Vitamin D in the Middle East and North Africa

Affiliations

Vitamin D in the Middle East and North Africa

Marlene Chakhtoura et al. Bone Rep. .

Abstract

Purpose: The Middle East and North Africa (MENA) region registers some of the lowest serum 25‑hydroxyvitamin D [25(OH)D] concentrations, worldwide. We describe the prevalence and the risk factors for hypovitaminosis D, completed and ongoing clinical trials, and available guidelines for vitamin D supplementation in this region.

Methods: This review is an update of previous reviews published by our group in 2013 for observational studies, and in 2015 for randomized controlled trials (RCTs) from the region. We conducted a comprehensive search in Medline, PubMed, and Embase, and the Cochrane Library, using MeSH terms and keywords relevant to vitamin D, vitamin D deficiency, and the MENA region, for the period 2012-2017 for observational studies, and 2015-2017 for RCTs. We included large cross-sectional studies with at least 100 subjects/study, and RCTs with at least 50 participants per arm.

Results: We identified 41 observational studies. The prevalence of hypovitaminosis D, defined as a 25‑hydroxyvitamin D [25(OH)D] level below the desirable level of 20 ng/ml, ranged between 12-96% in children and adolescents, and 54-90% in pregnant women. In adults, it ranged between 44 and 96%, and the mean 25(OH)D varied between 11 and 20 ng/ml. In general, significant predictors of low 25(OH)D levels were female gender, increasing age and body mass index, veiling, winter season, use of sun screens, lower socioeconomic status, and higher latitude.We retrieved 14 RCTs comparing supplementation to control or placebo, published during the period 2015-2017: 2 in children, 8 in adults, and 4 in pregnant women. In children and adolescents, a vitamin D dose of 1000-2000 IU/d was needed to maintain serum 25(OH)D level at target. In adults and pregnant women, the increment in 25(OH)D level was inversely proportional to the dose, ranging between 0.9 and 3 ng/ml per 100 IU/d for doses ≤2000 IU/d, and between 0.1 and 0.6 ng/ml per 100 IU/d for doses ≥3000 IU/d. While the effect of vitamin D supplementation on glycemic indices is still controversial in adults, vitamin D supplementation may be protective against gestational diabetes mellitus in pregnant women. In the only identified study in the elderly, there was no significant difference between 600 IU/day and 3750 IU/day doses on bone mineral density. We did not identify any fracture studies.The available vitamin D guidelines in the region are based on expert opinion, with recommended doses between 400 and 2000 IU/d, depending on the age category, and country.

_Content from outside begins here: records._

$ cat src/hdl/id_params.svh
`ifndef ID_PARAMS_SVH
`define ID_PARAMS_SVH

`define ID_XLEN    32  // Data and pc width
`define ID_REG_AW  5
`define ID_REG_NUM 32

// Low two bits of every 32-bit encoding
`define ID_OPC_LEN32 2'b11

// Major opcodes, istr[6:2]
`define ID_OPC_LOAD   5'b00000
`define ID_OPC_OP_IMM 5'b00100
`define ID_OPC_AUIPC  5'b00101
`define ID_OPC_STORE  5'b01000
`define ID_OPC_OP     5'b01100
`define ID_OPC_LUI    5'b01101
`define ID_OPC_BRANCH 5'b11000
`define ID_OPC_JALR   5'b11001
`define ID_OPC_JAL    5'b11011

// funct3 for register and immediate ALU ops
`define ID_F3_ADD  3'b000
`define ID_F3_SLL  3'b001
`define ID_F3_SLT  3'b010
`define ID_F3_SLTU 3'b011
`define ID_F3_XOR  3'b100
`define ID_F3_SR   3'b101  // SRL or SRA, split by istr[30]
`define ID_F3_OR   3'b110
`define ID_F3_AND  3'b111

// funct3 for conditional branches
`define ID_F3_BEQ  3'b000
`define ID_F3_BNE  3'b001
`define ID_F3_BLT  3'b100
`define ID_F3_BGE  3'b101
`define ID_F3_BLTU 3'b110
`define ID_F3_BGEU 3'b111

// funct3 for loads and stores
`define ID_F3_B  3'b000
`define ID_F3_H  3'b001
`define ID_F3_W  3'b010
`define ID_F3_BU 3'b100
`define ID_F3_HU 3'b101

`endif

$ cat src/hdl/id_pkg.sv
package id_pkg;

  // Instruction class from the major opcode
  typedef enum logic [3:0] {
    CLS_RA,
    CLS_IA,
    CLS_LD,
    CLS_SD,
    CLS_BR,
    CLS_JAL,
    CLS_JALR,
    CLS_LUI,
    CLS_AUIPC,
    CLS_ILLEGAL
  } istr_class_e;

  typedef enum logic [3:0] {
    ALU_NOP,
    ALU_ADD,
    ALU_SUB,
    ALU_SLL,
    ALU_SLT,
    ALU_SLTU,
    ALU_XOR,
    ALU_SRL,
    ALU_SRA,
    ALU_OR,
    ALU_AND
  } alu_op_e;

  // Compare done by execute for a taken decision
  typedef enum logic [2:0] {
    BR_FALSE,
    BR_TRUE,
    BR_EQ,
    BR_NE,
    BR_LT,
    BR_GE,
    BR_LTU,
    BR_GEU
  } br_op_e;

  typedef enum logic [2:0] {
    MEM_B,
    MEM_H,
    MEM_W,
    MEM_BU,
    MEM_HU
  } mem_op_e;

endpackage
File: config.mk
export PLATFORM = sky130hd
export DESIGN_NAME = emailbox
export DESIGN_NICKNAME = d
export VERILOG_FILES = /design/src/common/emesh_pkg.sv /design/src/common/mailbox_regs_pkg.sv /design/src/mailbox/emailbox.sv /design/src/mailbox/mailbox_queue.sv /design/src/source/emesh_write_decoder.sv /design/src/source/mi_read_decoder.sv
export VERILOG_INCLUDE_DIRS = /design/src /design/src/common
export SDC_FILE = /design/constraint.sdc
export NUM_CORES = 1
export LEC_CHECK = 0
export BUFFER_PORTS_ARGS = -buffer_cell sky130_fd_sc_hd__buf_2
export CORE_MARGIN = 2
export CORE_UTILIZATION = 50
export CTS_CLUSTER_SIZE = 24
export DETAILED_ROUTE_END_ITERATION = 10
export PLACE_DENSITY_LB_ADDON = 0.08
export SYNTH_ARGS = -nofsm -noshare
export SYNTH_HDL_FRONTEND = slang
export SYNTH_SLANG_ARGS = --single-unit
File: constraint.sdc
create_clock -name rd_clk -period 6.5 [get_ports rd_clk]
set_input_delay 0.65 -clock rd_clk [delete_from_list [all_inputs] [get_ports rd_clk]]
set_output_delay 0.65 -clock rd_clk [all_outputs]
set_load 0.05 [all_outputs]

Conclusion: Hypovitaminosis D is prevalent in the MENA region, and doses of 1000-2000 IU/d may be necessary to reach a desirable 25(OH)D level of 20 ng/ml. Studies assessing the effect of such doses of vitamin D on major outcomes, and confirming their long term safety, are needed.

Keywords: 25(OH)D, 25‑hydroxyvitamin D; ALKP, alkaline phosphatase; BMC, bone mineral content; BMD, bone mineral density; BMI, body mass index; CARS, Childhood Autism Rating Scale; CDC, Centers for Disease Control; Ca, Calcium; DEQAS, Vitamin D External Quality Assessment Scheme; DXA, dual-energy X-ray absorptiometry; ESCEO, European Society for Clinical and Economic Aspects of Osteoporosis and Osteoarthritis; GDM, Gestational Diabetes Mellitus; HOMA-IR, homeostatic model assessment of insulin resistance; HbA1c, glycated hemoglobin; Hypovitaminosis D; ID LC-MS/MS, isotope dilution liquid chromatography - tandem mass spectrometry; IOM, Institute of Medicine; KSA, Kingdom of Saudi Arabia; LCMS/MS, liquid chromatography-tandem mass spectrometry; MENA, Middle East North Africa; Middle East and North Africa; OSTEOS, Lebanese Society for Osteoporosis and Metabolic Bone Disorders; PO4, phosphorus; PTH, parathyroid hormone; Predictors; RCT, randomized controlled trials; ROB, risk of bias; RR, relative risk; SDp, pooled standard deviation; T2D, type 2 diabetes; UAE, United Arab Emirates; UVB, ultraviolet B; VDDR2, vitamin d dependent rickets type 2; VDR, vitamin d receptor; VDSP, Vitamin D Standardization Program; Vitamin D assays; Vitamin D guidelines; WM, weighted mean.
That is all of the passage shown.